El oleaje la sumergía y de nuevo todo era brusco, helado, sombrío. 
Al abrir nuevamente los ojos  vio con desesperación, como la última niña se soltaba de sus cabellos y era arrastrada por la tremenda fuerza del río de lodo y sal que no dejaba de hacer olas gigantescas.
Los hombres, agotados, iban desapareciendo de uno en uno arrastrados por la violencia de los sucesos.
Cuando se secaron las lágrimas de sus ojos, los sonidos se fueron apagando y en su cabeza quedaban los ecos del llanto de las niñas.
Ana nunca se despertó. Murió allí, en la tienda de campaña, empapada en sudor helado delante de sus compañeros que nada pudieron hacer en su auxilio.
Marcos y Antonio enlutaron sus almas y organizaron sus fuerzas para improvisar una cristiana sepultura. Dentro de la bolsa de dormir que cubría el frágil cuerpo de Ana, lo único que se movía eran sus cabellos, los que se desprendían a mechones al solo contacto con el aire. Marcos quiso conservar uno de los rizos y lo dispuso en su relicario con ritual religioso.
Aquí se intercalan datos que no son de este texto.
$ cat src/rtl/bct_pkg.sv
// types and constants for the button click event tracker
// no dependencies; used by bct_core, button_click_event_tracker and bct_checker
package bct_pkg;

  localparam int unsigned TIME_W   = 32;
  localparam int unsigned THR_W    = 16;
  localparam int unsigned FLAG_W   = 11;
  localparam int unsigned S_DATA_W = 40;
  localparam int unsigned M_DATA_W = 8;
  localparam int unsigned S_USER_W = 2;
  localparam int unsigned IDX_W    = 2;

  localparam logic [THR_W-1:0] DOUBLE_CLICK_RST = 16'd250;
  localparam logic [THR_W-1:0] LONG_PRESS_RST   = 16'd500;

  typedef enum logic [1:0] {
    KIND_TICK  = 2'd0,
    KIND_LEVEL = 2'd1,
    KIND_QUERY = 2'd2
  } kind_t;

  typedef enum logic [3:0] {
    Q_IS_PRESSED       = 4'd0,
    Q_PRESSED_FOR      = 4'd1,
    Q_RELEASED_FOR     = 4'd2,
    Q_WAS_PRESSED      = 4'd3,
    Q_WAS_RELEASED     = 4'd4,
    Q_WAS_PRESSED_FOR  = 4'd5,
    Q_WAS_RELEASED_FOR = 4'd6,
    Q_WAS_LONG         = 4'd7,
    Q_WAS_DOUBLE       = 4'd8,
    Q_IS_LONG          = 4'd9,
    Q_IS_RELEASED      = 4'd10
  } query_t;

  typedef enum logic [IDX_W-1:0] {
    REG_DOUBLE_CLICK = 2'd0,
    REG_LONG_PRESS   = 2'd1
  } reg_idx_t;

  // event flag bit positions
  localparam int unsigned FL_ACTIVE  = 0;
  localparam int unsigned FL_PRESS   = 1;
  localparam int unsigned FL_RELEASE = 2;
  localparam int unsigned FL_DOUBLE  = 3;
  localparam int unsigned FL_LONG    = 4;
  localparam int unsigned FL_PRESS_RD = 5;
  localparam int unsigned FL_REL_RD  = 6;
  localparam int unsigned FL_PFOR_RD = 7;
  localparam int unsigned FL_RFOR_RD = 8;
  localparam int unsigned FL_DBL_RD  = 9;
  localparam int unsigned FL_LONG_RD = 10;

  typedef struct packed {
    logic [1:0]        kind;
    logic              level;
    logic [3:0]        query;
    logic [TIME_W-1:0] duration_ms;
  } item_t;

  typedef struct packed {
    logic [THR_W-1:0] double_click_ms;
    logic [THR_W-1:0] long_press_ms;
  } thr_t;

endpackage

$ cat src/rtl/bct_core.sv
// button state registers and the per-request update and query logic
// depends on bct_pkg
module bct_core import bct_pkg::*; (
  input  logic  clk,
  input  logic  rst,
  input  logic  step,
  input  item_t item,
  input  thr_t  thr,
  output logic  answer,
  output logic  pressed
);

  logic [TIME_W-1:0] time_now, time_now_next;
  logic [TIME_W-1:0] last_change_time, last_change_time_next;
  logic [TIME_W-1:0] last_press_span, last_press_span_next;
  logic [TIME_W-1:0] last_release_span, last_release_span_next;
  logic [FLAG_W-1:0] event_flags, event_flags_next;

  logic [TIME_W-1:0] elapsed;
  logic              active;
  logic              held_ms;
  logic              idle_ms;
  logic              held_long;

  assign elapsed   = time_now - last_change_time;
  assign active    = event_flags[FL_ACTIVE];
  assign held_ms   = active && (elapsed > item.duration_ms);
  assign idle_ms   = !active && (elapsed > item.duration_ms);
  assign held_long = active && (elapsed > {{(TIME_W-THR_W){1'b0}}, thr.long_press_ms});

  always_comb begin
    time_now_next          = time_now;
    last_change_time_next  = last_change_time;
    last_press_span_next   = last_press_span;
    last_release_span_next = last_release_span;
    event_flags_next       = event_flags;
    answer                 = 1'b0;
    case (item.kind)
      KIND_TICK: begin
        time_now_next = time_now + 1'b1;
      end
      KIND_LEVEL: begin
        last_change_time_next = time_now;
        if (item.level) begin
          event_flags_next[FL_PRESS]   = 1'b1;
          event_flags_next[FL_ACTIVE]  = 1'b1;
          event_flags_next[FL_LONG_RD] = 1'b0;
          event_flags_next[FL_PFOR_RD] = 1'b0;
          last_press_span_next   = '0;
          last_release_span_next = elapsed;
          if (elapsed <= {{(TIME_W-THR_W){1'b0}}, thr.double_click_ms}) begin
            if (!event_flags[FL_DBL_RD]) begin
              event_flags_next[FL_DOUBLE] = 1'b1;
              event_flags_next[FL_DBL_RD] = 1'b1;
            end
          end else begin
            event_flags_next[FL_DBL_RD] = 1'b0;
          end
        end else begin
          event_flags_next[FL_RELEASE] = 1'b1;
          event_flags_next[FL_RFOR_RD] = 1'b0;
          event_flags_next[FL_ACTIVE]  = 1'b0;
          last_release_span_next = '0;
          last_press_span_next   = elapsed;
          if ((elapsed >= {{(TIME_W-THR_W){1'b0}}, thr.long_press_ms})
              && !event_flags[FL_LONG_RD]) begin
            event_flags_next[FL_LONG] = 1'b1;
          end
        end
      end
      KIND_QUERY: begin
        case (item.query)
          Q_IS_PRESSED:   answer = active;
          Q_PRESSED_FOR:  answer = held_ms;
          Q_RELEASED_FOR: answer = idle_ms;
          Q_WAS_PRESSED: begin
            answer = event_flags[FL_PRESS];
            event_flags_next[FL_PRESS] = 1'b0;
          end
          Q_WAS_RELEASED: begin
            answer = event_flags[FL_RELEASE];
            event_flags_next[FL_RELEASE] = 1'b0;
          end
          Q_WAS_PRESSED_FOR: begin
            if (!event_flags[FL_PFOR_RD]
                && (held_ms || (last_press_span > item.duration_ms))) begin
              answer = 1'b1;
              event_flags_next[FL_PFOR_RD] = 1'b1;
            end
          end
          Q_WAS_RELEASED_FOR: begin
            if (!event_flags[FL_RFOR_RD]
                && (idle_ms || (last_release_span > item.duration_ms))) begin
              answer = 1'b1;
              event_flags_next[FL_RFOR_RD] = 1'b1;
            end
          end
          Q_WAS_LONG: begin
            if (!event_flags[FL_LONG_RD] && (held_long || event_flags[FL_LONG])) begin
              answer = 1'b1;
              event_flags_next[FL_LONG]    = 1'b0;
              event_flags_next[FL_LONG_RD] = 1'b1;
            end
          end
          Q_WAS_DOUBLE: begin
            answer = event_flags[FL_DOUBLE];
            event_flags_next[FL_DOUBLE] = 1'b0;
          end
          Q_IS_LONG:     answer = held_long;
          Q_IS_RELEASED: answer = !active;
          default:       answer = 1'b0;
        endcase
      end
      default: begin
      end
    endcase
  end

  // queries never move the active bit, so the next value is the reported one
  assign pressed = event_flags_next[FL_ACTIVE];

  always_ff @(posedge clk) begin
    if (rst) begin
      time_now          <= '0;
      last_change_time  <= '0;
      last_press_span   <= '0;
      last_release_span <= '0;
      event_flags       <= '0;
    end else if (step) begin
      time_now          <= time_now_next;
      last_change_time  <= last_change_time_next;
      last_press_span   <= last_press_span_next;
      last_release_span <= last_release_span_next;
      event_flags       <= event_flags_next;
    end
  end

endmodule

$ cat src/rtl/button_click_event_tracker.sv
// button click event tracker top level: input register, config registers,
// result register around the update core
// depends on bct_pkg and bct_core
//
// usage
//   s_* channel carries one request per transfer: tick, level change or query
//   (kind in s_tuser). ticks and level changes give no result; every query
//   gives exactly one result on the m_* channel.
//   cfg_we/cfg_index/cfg_data write the double-click and long-press
//   thresholds (index 0 and 1); write only while no request is in flight.
// pipeline and throughput
//   a request is held in the input register, processed by one pass of
//   combinational logic in bct_core and, for a query, lands in the result
//   register, which drives m_tvalid and m_tdata. one request per cycle is
//   sustained while no query waits on a full result register, set by the
//   single update pass over the button state.
// reset
//   synchronous rst clears the clock, the spans, all event flags and both
//   pipeline valids, and reloads the thresholds with 250 ms and 500 ms.
// stall
//   while a result waits in the result register, ticks and level changes
//   still flow; a query waits in the input register, and s_tready drops
//   until the result register frees.
module button_click_event_tracker import bct_pkg::*; (
  input  logic                clk,
  input  logic                rst,
  // request channel
  input  logic                s_tvalid,
  output logic                s_tready,
  input  logic [S_DATA_W-1:0] s_tdata,   // level [0], query [4:1], duration_ms [36:5]
  input  logic [S_USER_W-1:0] s_tuser,   // kind [1:0]
  // result channel
  output logic                m_tvalid,
  input  logic                m_tready,
  output logic [M_DATA_W-1:0] m_tdata,   // answer [0], pressed [1]
  // threshold write port
  input  logic                cfg_we,
  input  logic [IDX_W-1:0]    cfg_index,
  input  logic [THR_W-1:0]    cfg_data
);

  // input register
  logic  in_valid;
  item_t in_item;

  // threshold registers
  thr_t thr;

  logic advance;
  logic out_free;
  logic is_query;
  logic core_answer;
  logic core_pressed;

  assign is_query = (in_item.kind == KIND_QUERY);
  assign out_free = !m_tvalid || m_tready;
  // only a query needs room in the result register
  assign advance  = in_valid && (!is_query || out_free);
  assign s_tready = !in_valid || advance;

  always_ff @(posedge clk) begin
    if (rst) begin
      in_valid <= 1'b0;
    end else if (s_tready) begin
      in_valid <= s_tvalid;
    end
  end

  always_ff @(posedge clk) begin
    if (s_tvalid && s_tready) begin
      in_item.kind        <= s_tuser;
      in_item.level       <= s_tdata[0];
      in_item.query       <= s_tdata[4:1];
      in_item.duration_ms <= s_tdata[36:5];
    end
  end

  always_ff @(posedge clk) begin
    if (rst) begin
      thr.double_click_ms <= DOUBLE_CLICK_RST;
      thr.long_press_ms   <= LONG_PRESS_RST;
    end else if (cfg_we) begin
      case (cfg_index)
        REG_DOUBLE_CLICK: thr.double_click_ms <= cfg_data;
        REG_LONG_PRESS:   thr.long_press_ms   <= cfg_data;
        default: begin
        end
      endcase
    end
  end

  bct_core u_core (
    .clk     (clk),
    .rst     (rst),
    .step    (advance),
    .item    (in_item),
    .thr     (thr),
    .answer  (core_answer),
    .pressed (core_pressed)
  );

  // result register
  always_ff @(posedge clk) begin
    if (rst) begin
      m_tvalid <= 1'b0;
    end else if (out_free) begin
      m_tvalid <= advance && is_query;
    end
  end

  always_ff @(posedge clk) begin
    if (advance && is_query) begin
      m_tdata <= {{(M_DATA_W-2){1'b0}}, core_pressed, core_answer};
    end
  end

endmodule

$ cat config.mk
export PLATFORM = sky130hd
export DESIGN_NAME = button_click_event_tracker
export DESIGN_NICKNAME = d
export VERILOG_FILES = /design/src/rtl/bct_pkg.sv /design/src/rtl/bct_core.sv /design/src/rtl/button_click_event_tracker.sv
export SDC_FILE = /design/constraint.sdc
export NUM_CORES = 1
export LEC_CHECK = 0
export ABC_CLOCK_PERIOD_IN_PS = 9500
export BUFFER_PORTS_ARGS = -buffer_cell sky130_fd_sc_hd__buf_4
export CAP_MARGIN = 10
export CELL_PAD_IN_SITES_DETAIL_PLACEMENT = 0
export CELL_PAD_IN_SITES_GLOBAL_PLACEMENT = 1
export CORE_ASPECT_RATIO = 0.6
export CORE_MARGIN = 4
export CORE_UTILIZATION = 30
export DETAILED_ROUTE_END_ITERATION = 8
export PLACE_DENSITY = 0.54
export SLEW_MARGIN = 20
export SYNTH_ARGS = -nofsm -noshare
export SYNTH_HDL_FRONTEND = slang
export SYNTH_HIERARCHICAL = 1
export SYNTH_SLANG_ARGS = --single-unit
$ cat constraint.sdc
create_clock -name clk -period 9.5 [get_ports clk]
set_clock_uncertainty 0.15 [all_clocks]
set_input_delay 0 -clock clk [delete_from_list [all_inputs] [get_ports clk]]
set_output_delay 0 -clock clk [all_outputs]
set_load 0.01 [all_outputs]
Yosys cells after proc, flatten, opt, wreduce, memory -nomap -nowiden

Cells that the tools add are included.
Widths: inputs -> output; s select.

Register bits: 212
Bits of input ports: 65
Output and inout port bits: 10
Word-level logic and storage cells: 130

Add/sub/neg operators: 2
$lt $le $gt $ge: 6
Equal/unequal tests: 27
Mux-type cells: 33
Reduce and logical (&&, ||, !) cells: 39

Operators with widths:

| operator              | count |
|---|---|
| $gt 32x32->1          | 3 |
| $mux 32               | 2 |
| $add 32x1->32 const B | 1 |
| $ge 32x16->1          | 1 |
| $gt 32x16->1          | 1 |
| $le 32x16->1          | 1 |
| $sub 32x32->32        | 1 |
| $mux 1                | 26 |
| $ne 2x1->1 const B    | 11 |
| $eq 4x3->1 const B    | 4 |
| $reduce_and 5->1      | 3 |
| $eq 4x4->1 const B    | 3 |
| $reduce_and 6->1      | 2 |
| $pmux 1 s11           | 1 |
| $logic_and 1x1->1     | 10 |
| $eq 4x2->1 const B    | 2 |
| $pmux 4 s2            | 1 |
| $reduce_and 2->1      | 4 |
| $reduce_and 4->1      | 2 |
| $logic_not 1->1       | 7 |
| $logic_or 1x1->1      | 6 |
| $ne 2x2->1 const B    | 3 |
| $eq 2x1->1 const B    | 2 |
| $eq 4x1->1 const B    | 1 |
| 8 further kinds       | 9 |

Logic depth before layout (Yosys ltp)

Gate-level depths: netlist of the first run.

Depth in word-level cells: 8
Gate-level depth with buffers: 23
Depth with buffers taken out: 23

Hierarchy

Netlist of the first run, hierarchy kept.

Modules (own cells, without submodules):

| module                     | times used | cells an instance | area an instance (µm²) | seq. area each (µm²) |
|---|---|---|---|---|
| bct_core                   | 1          | 1345              | 10492.6                | 2742.6 |
| button_click_event_tracker | 1          | 192               | 2732.6                 | 1911.8 |

Worst setup path after synthesis of the first run

Ideal clock, no wire load.

Path type: register -> register
Start point: register u_core.time_now[0]
End point: register m_tdata[0] (data pin)
Library setup time: 146 ps
Data arrival time: 4575 ps
Required time: 9204 ps
Slack: 4628 ps
Cell stages (with the launch flop): 24
Path buffers: 0
Period minus slack after synthesis: 4872 ps
Cells stage by stage: dfxtp_1 inv_1 ha_1 inv_1 fa_1 a211oi_2 o211ai_2 a31o_4 a211o_1 a21oi_1 nor2_1 o21ai_0 a21boi_0 ha_1 nand4_1 or4_1 o31ai_1 o31ai_1 o21ai_0 a21oi_1 a211o_1 or3_1 nand4_1 o2bb2ai_1

Word-level cells in the longest chain between the ends: 7
Elaborated cells on any way between the ends: 16
Those cells by class: 1 x add/sub; 2 x order compare; 4 x mux; 9 x reduce/logical

Ends and longest elaborated chain:

| item                                                | RTL line                                       | RTL |
|---|---|---|
| from (decl)                                         | bct_core.sv:13                                 | `logic [TIME_W-1:0] time_now, time_now_next;` |
| from (signal assigned)                              | bct_core.sv:130                                | `time_now <= time_now_next;` |
| $sub 32x32->32 (*)                                  | bct_core.sv:25                                 | `assign elapsed = time_now - last_change_time;` |
| $gt 32x16->1 / $gt 32x32->1 (equally long branches) | bct_core.sv:29, bct_core.sv:27, bct_core.sv:28 |  |
| $logic_and 1x1->1 (on tied branches)                | bct_core.sv:29, bct_core.sv:27, bct_core.sv:28 |  |
| $logic_or 1x1->1 (on tied branches)                 | bct_core.sv:99, bct_core.sv:86, bct_core.sv:93 |  |
| $logic_and 1x1->1 (on tied branches)                | bct_core.sv:99, bct_core.sv:86, bct_core.sv:93 |  |
| $mux 1 (on tied branches)                           | bct_core.sv:99, bct_core.sv:85, bct_core.sv:92 |  |
| $pmux 1 s11 (*)                                     | bct_core.sv:72                                 | `case (item.query)` |
| to (signal assigned)                                | button_click_event_tracker.sv:113              | `m_tdata <= {{(M_DATA_W-2){1'b0}}, core_pressed, core_answer};` |
| to (decl)                                           | button_click_event_tracker.sv:35               | `output logic [M_DATA_W-1:0] m_tdata,` |

Every way passes the cells marked *; elsewhere a longest branch is shown, timed or not.
A chain may end at the register's enable or synchronous reset.

Worst setup path after layout of the first run

Ends and elaborated chain as after synthesis.

==> results.md, run 1 <==
- CP Capture Point: m_tdata[0]
- Dominant delay contributor by cell family on the critical path: compound AO/OA/AOI/OAI gates
- Post-synthesis share of cell area spent on and, or, nand and nor gates: 18.9%
- F_max: 176 MHz
- Diodes inserted: 0
- Clock transition at path regs: 70 ps
- Buffer and inverter count on the worst path: 2
- Placeable core region: 43,400 um^2
- Worst reg2reg endpoint: m_tdata[0]
- Number of enable-type register cells in the synthesized netlist: 41
- Largest cells by area after synthesis: sky130_fd_sc_hd__dfxtp_1 (26%), sky130_fd_sc_hd__ha_1 (15%), sky130_fd_sc_hd__edfxtp_1 (9.3%)
- MaxCap Viol Count: 0
- Final critical delay including setup and external delays: 5680 ps
- Area Growth Syn to Fin: 21.3%
- Mux cell area share after synthesis: 2.89%
- Largest stage delay on the critical path: 600 ps
- Clock buffers created by TritonCTS: 24
- Final period util: 59.8%
- Num Clock Sinks: 212
- Worst Hold Margin: 26.0 ps
- XOR/XNOR Fraction of Synth Area: 3.57%
- Total non-filler cell area in the finished layout: 16,000 um^2
- Final setup violating endpoints: 0
- Final-layout setup total negative slack: 0 ps
- Initial antenna violation count: 0
- Unrepaired setup endpoints after global routing: no
- Adder-cell share of the synthesized area: 15.5%
- Leakage Power: 6.93 nW
- Clock latency at the later pin of the worst-skew pair: 570 ps
- Post-synthesis sequential area ratio: 35.2%
- Nets: 1,897
- Power density relative to cell area: 132 nW/um^2
- Cell area after placement: 14,200 um^2
- Unique masters post-synth: 79
- CTS root buffer: sky130_fd_sc_hd__clkbuf_16
- Largest fanout on the critical path: 6
- Chip width: 279 um
- Syn. warnings: 6
- Number of levels the H-tree was split into: 1
- Required time reported for the critical path endpoint: 9740 ps
- Count of unresolved DRC violations after routing: 0
- Vias after detailed routing: 11,200
- Number of standard cells after synthesis: 1,537
- DRT antenna net count: 0
- Vias in the first global route: 10,700
- Starting density of the core: 30.5%
- Cell taking the most area after synthesis: sky130_fd_sc_hd__dfxtp_1
- Clock tree from TritonCTS: built
- WL per Instance: 17.6 um
- IR Drop Worst-Case VDD: 0.000113 V
- Worst path arrival time: 5920 ps
- Depth of the worst register-to-register path: 23
- Critical path cell sequence: inv_1 -> ha_1 -> inv_1 -> fa_1 -> a211oi_2 -> o211ai_2 -> a31o_4 -> a211o_1 -> a21oi_1 -> nor2_1 -> o21ai_0 -> a21boi_0 -> ha_1 -> nand4_1 -> or4_1 -> o31ai_1 -> o31ai_1 -> o21ai_0 -> a21oi_1 -> a211o_1 -> or3_1 -> nand4_1 -> o2bb2ai_1
- Final Routed Wirelength: 39,900 um
- Critical Path Slowest Stage Cell: sky130_fd_sc_hd__or4_1
- Drt first-iter violations: 886
- Full die area: 47,600 um^2
- Actual slew at the worst max-slew pin: 1070 ps
- Hold crit path type: in2reg
- Number of I/O port buffers: 65
- Startpoint of the lowest-slack hold path: s_tdata[22]
- Syn Area/Cell: 8.60 um^2
- Global-route wire length before repair: 63,200 um
- Combined global-route utilization of all metal layers: 16.7%
- Die H: 171 um
- Standard-cell rows: 59
- Fraction of final layout cells with drive strength greater than 1: 8.54%
- Nature of the critical path startpoint: flip-flop
- Worst setup startpoint: u_core/time_now[0]
- Run status: finished clean
- Main combinational cell family by area after synthesis: simple AND/OR/NAND/NOR gates
- Cell Area, Synth: 13,200 um^2
- Kind of critical path: reg2reg
- Post-synth top flop: sky130_fd_sc_hd__dfxtp_1
- Worst reg-to-reg setup slack: 3820 ps
- Kind of end point of the critical path: flip-flop
- Number of detailed-route iterations in the first pass: 5
- Largest net degree at the start of global routing: 128
- Number of hold violations in the final report: 0
- Async set-or-reset flop fraction in the synthesized netlist: 0%
- Share of the synthesized area in compound gates (AO/OA/AOI/OAI): 17.9%
- Yosys top cell area share: 25.9%
- Max-slew violation count: 0
- Ports placed on the boundary: 75
- HPWL after DPL: 29,100 um
- Total congestion overflow: 0
- Routability congestion estimate from global placement: 0.797
- Launch instance of the worst register-to-register path: u_core/time_now[0]
- Worst relative slew slack: 28.5%
- Largest buffer count on any clock path: 3
- Vias/cell: 4.96
- Stages on worst setup path: 23
- FF+latch count, synth: 212
==> area by class of cell <==
cell class | instances | area (um^2)
clock buffers | 34 | 698
clock inverters | 10 | 145
fillers | 4432 | 27400
inverters | 120 | 450
multi-input cells | 1137 | 7820
flip-flops and latches | 212 | 4650
well taps | 579 | 724
repair buffers | 174 | 1550
==> power by group <==
| group | switching [mW] | leakage (nW) | internal [mW] | total, mW |
|---|---|---|---|---|
| clock | 0.413 | 0.409 | 0.595 | 1.01 |
| sequential | 0.0105 | 1.78 | 0.934 | 0.944 |
| combinational | 0.0882 | 4.74 | 0.0761 | 0.164 |
==> metrics by stage <==
step	setup WS, ps	util, %	power (mW)	cells
after CTS	3780	37.0	2.16	2266
after detailed placement	3790	32.8	1.10	2125
after global routing	3280	37.0	2.21	2266
final	3820	37.0	2.12	2266
after global placement	3840	32.8	1.10	2125
after floorplan	4630	-	1.04	1542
Fuera de la tienda, huracanes blancos corporizaban aterradoras imágenes. La nevada se había desatado como bíblica tempestad. En sus cuerpos, Marcos y Antonio sintieron como la sangre los iba lastimando por dentro en su lenta solidificación. Ambos soñaron con Ana. Ambos la abrazaron en la eternidad.
Seis hombres y cuatro niñas avanzaban lentamente por la calle central del pueblo.
Bajo un sol pleno y con protocolar liturgia transportaban un osario con los restos de tres antiguos expedicionarios hallados en recientes excavaciones hechas por el centro antropológico de la ciudad.
En la parroquia, el curita recién designado a Waskyniyia disponía los oficios necesarios para depositarlos en la cripta clerical.
A través de la tapa de vidrio templado, el osario permitía ver algunos huesos y un relicario de bronce en el que dejaba ver un mechón de cabello, un rizo dorado de melena de mujer.